Von Andreas Steinhardt 02.10.2019 um 14:08 Uhr | melden
Unser Opa Wilhelm mochte den Herbst auch sehr gerne. Ich erinner mich wie ich mit ihm an einem klaren Novembertag 1978 durch dichtes Laub stapfte, die Sonnenstrahlen schienen durch dichtes rotes Ahornlaub. Riehst Du das Laub, Andreas? fragte er mich.

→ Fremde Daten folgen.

[src/rtl/rtc_alarm_pkg.sv]
package rtc_alarm_pkg;
  localparam int FIELD_W = 8;
  localparam int CODE_W  = 4;
  localparam int PTR_W   = 2;
  localparam int CNT_W   = 8;
  localparam int WORD_W  = 2 * FIELD_W;
  localparam int SLOTS   = 3;

  typedef enum logic [CODE_W-1:0] {
    PER_HALF  = 4'd0, PER_SEC   = 4'd1, PER_10SEC = 4'd2, PER_MIN  = 4'd3,
    PER_10MIN = 4'd4, PER_HOUR  = 4'd5, PER_DAY   = 4'd6, PER_WEEK = 4'd7,
    PER_MONTH = 4'd8, PER_YEAR  = 4'd9
  } period_e;

  typedef struct packed {
    logic [FIELD_W-1:0] month;
    logic [FIELD_W-1:0] day;
    logic [FIELD_W-1:0] wday;
    logic [FIELD_W-1:0] hour;
    logic [FIELD_W-1:0] min;
    logic [FIELD_W-1:0] sec;
  } tod_t;

  // Masked compare of current time against alarm time for a period code.
  function automatic logic period_hit(logic [CODE_W-1:0] code, logic half,
                                      tod_t now, tod_t alm);
    logic s1, s2, m1, m2, h, w, d, mo;
    s1 = (now.sec[3:0] == alm.sec[3:0]);
    s2 = (now.sec == alm.sec);
    m1 = (now.min[3:0] == alm.min[3:0]);
    m2 = (now.min == alm.min);
    h  = (now.hour == alm.hour);
    w  = (now.wday == alm.wday);
    d  = (now.day == alm.day);
    mo = (now.month == alm.month);
    case (code)
      PER_HALF:  period_hit = 1'b1;
      PER_SEC:   period_hit = !half;
      PER_10SEC: period_hit = !half && s1;
      PER_MIN:   period_hit = !half && s2;
      PER_10MIN: period_hit = !half && s2 && m1;
      PER_HOUR:  period_hit = !half && s2 && m2;
      PER_DAY:   period_hit = !half && s2 && m2 && h;
      PER_WEEK:  period_hit = !half && s2 && m2 && h && w;
      PER_MONTH: period_hit = !half && s2 && m2 && h && d;
      PER_YEAR:  period_hit = !half && s2 && m2 && h && d && mo;
      default:   period_hit = 1'b0;
    endcase
  endfunction

  // Repeat count after one event: down by one, wrap only in chime mode.
  function automatic logic [CNT_W-1:0] count_step(logic [CNT_W-1:0] cnt, logic chime);
    if (cnt != '0)  count_step = cnt - 1'b1;
    else if (chime) count_step = '1;
    else            count_step = '0;
  endfunction
endpackage

[src/rtl/rtc_alarm_match.sv]
module rtc_alarm_match
  import rtc_alarm_pkg::*;
(
  input  logic              clk,
  input  logic              rst_n,
  input  logic              tick,
  input  logic              armed,
  input  logic [CODE_W-1:0] code,
  input  logic              half,
  input  tod_t              now,
  input  tod_t              alm,
  output logic              fire,
  output logic              evt_q
);
  logic hit;
  assign hit  = period_hit(code, half, now, alm);
  assign fire = tick && armed && hit;

  always_ff @(posedge clk) begin
    if (!rst_n) evt_q <= 1'b0;
    else        evt_q <= fire;
  end
endmodule

[src/rtl/rtc_alarm_cfg.sv]
module rtc_alarm_cfg
  import rtc_alarm_pkg::*;
(
  input  logic              clk,
  input  logic              rst_n,
  input  logic              cfg_wr,
  input  logic [WORD_W-1:0] wdata,
  input  logic              fire,
  input  logic              hi_acc,
  output logic              armed,
  output logic              chime,
  output logic [CODE_W-1:0] code,
  output logic [PTR_W-1:0]  ptr,
  output logic [CNT_W-1:0]  cnt,
  output logic [WORD_W-1:0] word
);
  assign word = {armed, chime, code, ptr, cnt};

  always_ff @(posedge clk) begin
    if (!rst_n) begin
      armed <= 1'b0;
      chime <= 1'b0;
      code  <= '0;
      ptr   <= '0;
      cnt   <= '0;
    end else if (cfg_wr) begin
      {armed, chime, code, ptr, cnt} <= wdata;
    end else begin
      if (fire) begin
        cnt <= count_step(cnt, chime);
        if (cnt == '0 && !chime) armed <= 1'b0;
      end
      if (hi_acc && ptr != '0) ptr <= ptr - 1'b1;
    end
  end
endmodule

[src/rtl/rtc_alarm_win.sv]
module rtc_alarm_win
  import rtc_alarm_pkg::*;
(
  input  logic              clk,
  input  logic              rst_n,
  input  logic              win_wr,
  input  logic [1:0]        be,
  input  logic [PTR_W-1:0]  ptr,
  input  logic [WORD_W-1:0] wdata,
  output logic [WORD_W-1:0] rdata,
  output tod_t              alm
);
  logic [FIELD_W-1:0] lo_q [SLOTS];
  logic [FIELD_W-1:0] hi_q [SLOTS];

  for (genvar g = 0; g < SLOTS; g++) begin : g_slot
    always_ff @(posedge clk) begin
      if (!rst_n) begin
        lo_q[g] <= '0;
        hi_q[g] <= '0;
      end else if (win_wr && ptr == PTR_W'(g)) begin
        if (be[0]) lo_q[g] <= wdata[FIELD_W-1:0];
        if (be[1]) hi_q[g] <= wdata[WORD_W-1:FIELD_W];
      end
    end
  end

  always_comb begin
    case (ptr)
      2'd0:    rdata = {hi_q[0], lo_q[0]};
      2'd1:    rdata = {hi_q[1], lo_q[1]};
      2'd2:    rdata = {hi_q[2], lo_q[2]};
      default: rdata = '0;
    endcase
  end

  assign alm.sec   = lo_q[0];
  assign alm.hour  = lo_q[1];
  assign alm.day   = lo_q[2];
  assign alm.min   = hi_q[0];
  assign alm.wday  = hi_q[1];
  assign alm.month = hi_q[2];
endmodule

[src/rtl/rtc_alarm_ctrl.sv]
module rtc_alarm_ctrl
  import rtc_alarm_pkg::*;
(
  input  logic              clk,
  input  logic              rst_n,
  input  logic              reg_sel,
  input  logic              reg_wr,
  input  logic              reg_rd,
  input  logic [1:0]        reg_be,
  input  logic [WORD_W-1:0] reg_wdata,
  output logic [WORD_W-1:0] reg_rdata,
  input  logic              tick,
  input  logic              now_half,
  input  logic [FIELD_W-1:0] now_sec,
  input  logic [FIELD_W-1:0] now_min,
  input  logic [FIELD_W-1:0] now_hour,
  input  logic [FIELD_W-1:0] now_wday,
  input  logic [FIELD_W-1:0] now_day,
  input  logic [FIELD_W-1:0] now_month,
  output logic              alarm_evt
);
  logic              cfg_wr, win_wr, hi_acc, fire;
  logic              armed, chime;
  logic [CODE_W-1:0] code;
  logic [PTR_W-1:0]  ptr;
  logic [CNT_W-1:0]  cnt;
  logic [WORD_W-1:0] cfg_word, win_word;
  tod_t              now, alm;

  assign cfg_wr = reg_wr && !reg_sel;
  assign win_wr = reg_wr && reg_sel;
  assign hi_acc = reg_sel && (reg_wr || reg_rd) && reg_be[1];
  assign now    = '{month: now_month, day: now_day, wday: now_wday,
                    hour: now_hour, min: now_min, sec: now_sec};
  assign reg_rdata = reg_sel ? win_word : cfg_word;

  rtc_alarm_cfg u_cfg (
    .clk(clk), .rst_n(rst_n), .cfg_wr(cfg_wr), .wdata(reg_wdata), .fire(fire),
    .hi_acc(hi_acc), .armed(armed), .chime(chime), .code(code), .ptr(ptr),
    .cnt(cnt), .word(cfg_word)
  );

  rtc_alarm_win u_win (
    .clk(clk), .rst_n(rst_n), .win_wr(win_wr), .be(reg_be), .ptr(ptr),
    .wdata(reg_wdata), .rdata(win_word), .alm(alm)
  );

  rtc_alarm_match u_match (
    .clk(clk), .rst_n(rst_n), .tick(tick), .armed(armed), .code(code),
    .half(now_half), .now(now), .alm(alm), .fire(fire), .evt_q(alarm_evt)
  );
endmodule

[config.mk]
export PLATFORM = sky130hd
export DESIGN_NAME = rtc_alarm_ctrl
export DESIGN_NICKNAME = d
export VERILOG_FILES = /design/src/rtl/rtc_alarm_pkg.sv /design/src/rtl/rtc_alarm_match.sv /design/src/rtl/rtc_alarm_cfg.sv /design/src/rtl/rtc_alarm_win.sv /design/src/rtl/rtc_alarm_ctrl.sv
export SDC_FILE = /design/constraint.sdc
export NUM_CORES = 1
export LEC_CHECK = 0
export CAP_MARGIN = 10
export CORE_MARGIN = 5
export CORE_UTILIZATION = 45
export DETAILED_ROUTE_END_ITERATION = 16
export GPL_ROUTABILITY_DRIVEN = 1
export PLACE_DENSITY = 0.72
export SYNTH_ARGS = -nofsm -noshare
export SYNTH_HDL_FRONTEND = slang
export SYNTH_HIERARCHICAL = 1
export SYNTH_SLANG_ARGS = --single-unit
export TNS_END_PERCENT = 50
[constraint.sdc]
create_clock -name clk -period 4.4 [get_ports clk]
set_input_delay 1.32 -clock clk [delete_from_list [all_inputs] [get_ports clk]]
set_output_delay 1.32 -clock clk [all_outputs]
set_load 0.01 [all_outputs]
==> impl_metrics.tcl <==
set metrics [dict create \
    syn-instance-count 399 \
    hold_viol 0 \
    ctsResizeCount 0 \
    gr-usage-all-layers_pct 19.6 \
    p_int_mw 1.19 \
    hold_path_depth 2 \
    slowest_delay_ns 0.51 \
    dp_hpwl_mm 8.45 \
    seqPwrFrac_pct 44.2 \
    period_needed_ns 4.18 \
    wl_mm 11.0 \
    overflow 0 \
    ys_ff_latch 65 \
    ir_drop_mv 0.220 \
    outcome "finished clean" \
    rows 35 \
    io_buffers 89 \
    layout-drive-gt1-share_pct 11.6 \
    finalNetCount 545 \
    yosysUniqueCellTypes 59 \
    drt-met1-wl_mm 4.74 \
    start_kind "input pin" \
    fp.dieW_um 106 \
    async_reset_ff_share_pct 0 \
    worstPathArrival_ns 2.86 \
    start_util_pct 45.7 \
    worst_hold_path_type "reg -> reg" \
    crit_required_ns 3.08 \
    boundaryPins 90 \
    vias 3312 \
    hold_ws_ns 0.600 \
    grt_pass1_wl_mm 17.4 \
    cts_root_buffer "clkbuf_8" \
    cp-end-kind "primary output" \
    synth_area_leaders "edfxtp_1 (34%), xnor2_1 (9.0%), dfxtp_1 (8.1%), mux2i_1 (5.3%), nor2_1 (4.4%)" \
    leakagePower_nw 1.80 \
    worstPathMaxFanout 19 \
    avgSynthCellArea_um2 10.5 \
    cts_tree "built" \
    hp-start "u_cfg/armed" \
    r2r_start "u_win/hi_q[0][4]" \
    stdcell_count 585 \
    min_to "u_match/evt_q" \
    cpMostUsedCell "clkdlybuf4s50_1" \
    p_sw_uw 427 \
    postRouteAntennaNets 0 \
    yosys.area.top_type "edfxtp_1" \
    area_growth_pct 25.0 \
    max_freq_ghz 0.239 \
    die_y_um 106 \
    tightest_slew_ns 0.710 \
    h-tree-depth 3 \
    fin_skew_ns 0.00917 \
    hold_buffers 0 \
    vias_per_cell 5.66 \
    cts.path.max_buffers 2 \
    clkTransAtPathRegs_ns 0.08 \
    grt_pass1_vias 3413 \
    drtIter0Drc 201 \
    max_cap_violations 0 \
    post-route-period-util_pct 95.1 \
    gp_congestion 0.868 \
    ff2ff_path_depth 10 \
    p_per_area_nw_per_um2 310 \
    tns_ns 0 \
    drcViolationCount 0 \
    rsz0062_at_grt "no" \
    fillers 781 \
    top_layer "met4" \
    clockPowerShare_pct 34.4 \
    r2r_end "u_cfg/cnt[4]" \
    synth_area_um2 4180 \
    core_um2 9150 \
    reg2reg_slack_ns 1.60 \
    firstDrtPassIters 5 \
    synth_top_area_share_pct 34.5 \
    relSlewSlack_pct 52.7 \
    grt_start_max_net_pins 26 \
    cts_setup_buffers 0 \
    die_area_um2 11300 \
    synth_edf_count 48 \
    drv_slew 0 \
    antennaDiodeCount 0 \
    ys_warn_count 6 \
    path_class "in -> out" \
    synth_nets 475 \
    critPathSlowestCell "clkdlybuf4s50_1" \
    dr_wl_met3_um 825 \
    wl_per_cell_um 18.8 \
    swShare_pct 26.4 \
    yosys_most_used_dff "edfxtp_1" \
    utilization_pct 57.1 \
    cts_made_buffers 9 \
    crit_chain "clkdlybuf4s50_1 -> buf_12 -> mux2_2 -> clkdlybuf4s50_1" \
    ys_seq_area_share_pct 42.6 \
    met2WireLength_mm 5.28 \
    p_comb_share_pct 21.3 \
    cts_sinks 65 \
    worstSkewPairLatency_ns 0.34 \
    antenna_found_initial 0 \
    setup_viol 0 \
    placed_cells 569 \
]
-- logic make-up (layout without fill, tap and decap cells) --
| kind of cell | count (synthesis) | count (layout) | synth area share [%] |
|---|---|---|---|
| xor gates and xnor gates | 53 | 53 | 11.1 |
| muxes | 38 | 38 | 10.2 |
| adders and majority gates | 3 | 3 | 0.897 |
| DFF | 65 | 65 | 42.6 |
| buffers and inverters | 50 | 125 | 7.99 |
| and+or+nand+nor | 124 | 124 | 15.4 |
| AOI/OAI and AO/OA | 66 | 66 | 11.8 |
-- critical path, delay by kind of cell --
| kind | cells | cell delay, ns |
|---|---|---|
| buf+inv | 3 | 1.17 |
| mux | 1 | 0.35 |
-- sequential cells by signal (all words and copies together), names as in the netlist --
register / cells
u_match/evt_q: 1
u_cfg/armed: 1
u_cfg/cnt: 8
u_cfg/ptr: 2
u_cfg/code: 4
u_win/hi_q: 24
u_win/lo_q: 24
u_cfg/chime: 1
-- worst max path at each step --
stage               startpoint            end  slack (ns)  cells after the start
finish                 reg_sel  reg_rdata[15]        0.22                      4
detailed placement     reg_sel   reg_rdata[1]        0.21                      4
global placement       reg_sel  reg_rdata[15]        0.25                      4
floorplan           now_min[5]   u_cfg/cnt[6]        1.14                      8
global route           reg_sel   reg_rdata[6]        0.18                      4
CTS                    reg_sel   reg_rdata[1]        0.21                      4
-- layer usage --
| layer | up-vias | track usage (%) |
|---|---|---|
| li1 | 1582 | - |
| met1 | 1560 | 26.5 |
| met2 | 154 | 32.0 |
| met3 | 16 | 4.61 |
| met4 | 0 | 4.84 |
| met5 | - | 0 |
-- placed cells by master (no fill, tap or decap), types with 3 or more instances in the layout --
master and count:
a21oi_1 8, buf_4 11, clkbuf_8 9, clkdlybuf4s50_1 89
dfxtp_1 17, edfxtp_1 48, ha_1 3, inv_1 8
mux2_2 9, mux2_4 7, mux2i_1 22, nand2_1 14
nand2b_1 3, nand4_1 25, nor2_1 49, nor2b_1 9
nor3_1 4, nor3b_1 3, o211a_1 3, o21a_1 4
o21ai_0 14, o2bb2ai_1 16, o31ai_1 4, xnor2_1 43
xor2_1 10
-- layout make-up --
cell class | count | area (um2) | area share (%)
repair buffers | 101 | 993 | 19.0
multi-input cells | 284 | 2070 | 39.5
clock inverters | 7 | 95.1 | 1.82
well taps | 111 | 139 | 2.66
inverters | 8 | 30.0 | 0.574
clock buffers | 9 | 124 | 2.37
flip-flops and latches | 65 | 1780 | 34.1
-- power by group through the flow --
stage / clock network [mW] / registers, mW / logic [mW]
after floorplan: 0 / 0.721 / 0.219
after global placement: 0 / 0.729 / 0.337
after detailed placement: 0 / 0.729 / 0.343
after CTS: 0.562 / 0.716 / 0.345
after global routing: 0.595 / 0.720 / 0.371
final: 0.558 / 0.716 / 0.345
-- synthesized netlist by cell type (7+ instances only) --
cell	instances
edfxtp_1	48
o2bb2ai_1	16
buf_4	18
xor2_1	10
a21oi_1	8
nor2_1	49
nand4_1	25
xnor2_1	43
nor2b_1	9
o21ai_0	14
nand2_1	14
mux2i_1	22
inv_1	8
buf_6	7
clkbuf_1	7
mux2_2	9
buf_2	7
dfxtp_1	17
mux2_4	7
-- stage by stage --
stage                     area, um2  total power [mW]  setup slack, ns
final                          5230              1.62            0.215
after global routing           5230              1.69            0.182
after CTS                      5230              1.62            0.208
after detailed placement       5010              1.07            0.208
after global placement         5010              1.07            0.251
after floorplan                4180             0.940             1.14
Note: power is estimated with default switching activity, not from simulation.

Dieser wundervolle Blätterduft, der den Herbst so ausmacht...
Opa Willi trug immer während des Spaziergangs mehrere Gedichte vor, ich meine ich kann mich an dieses schöne, melancholische Gedicht von Rilke erinnern:
Blätter
von Rainer Maria Rilke (1875 - 1926)
Die Blätter fallen,
fallen wie von weit,
als welkten in den Himmeln ferne Gärten;
sie fallen mit verneinender Gebärde.
Und in den Nächten fällt die schwere Erde
aus allen Sternen in die Einsamkeit.
Wir alle fallen. Diese Hand da fällt.
Und sieh dir andre an: es ist in allen.
Und doch ist Einer, welcher dieses Fallen
unendlich sanft in seinen Händen hält.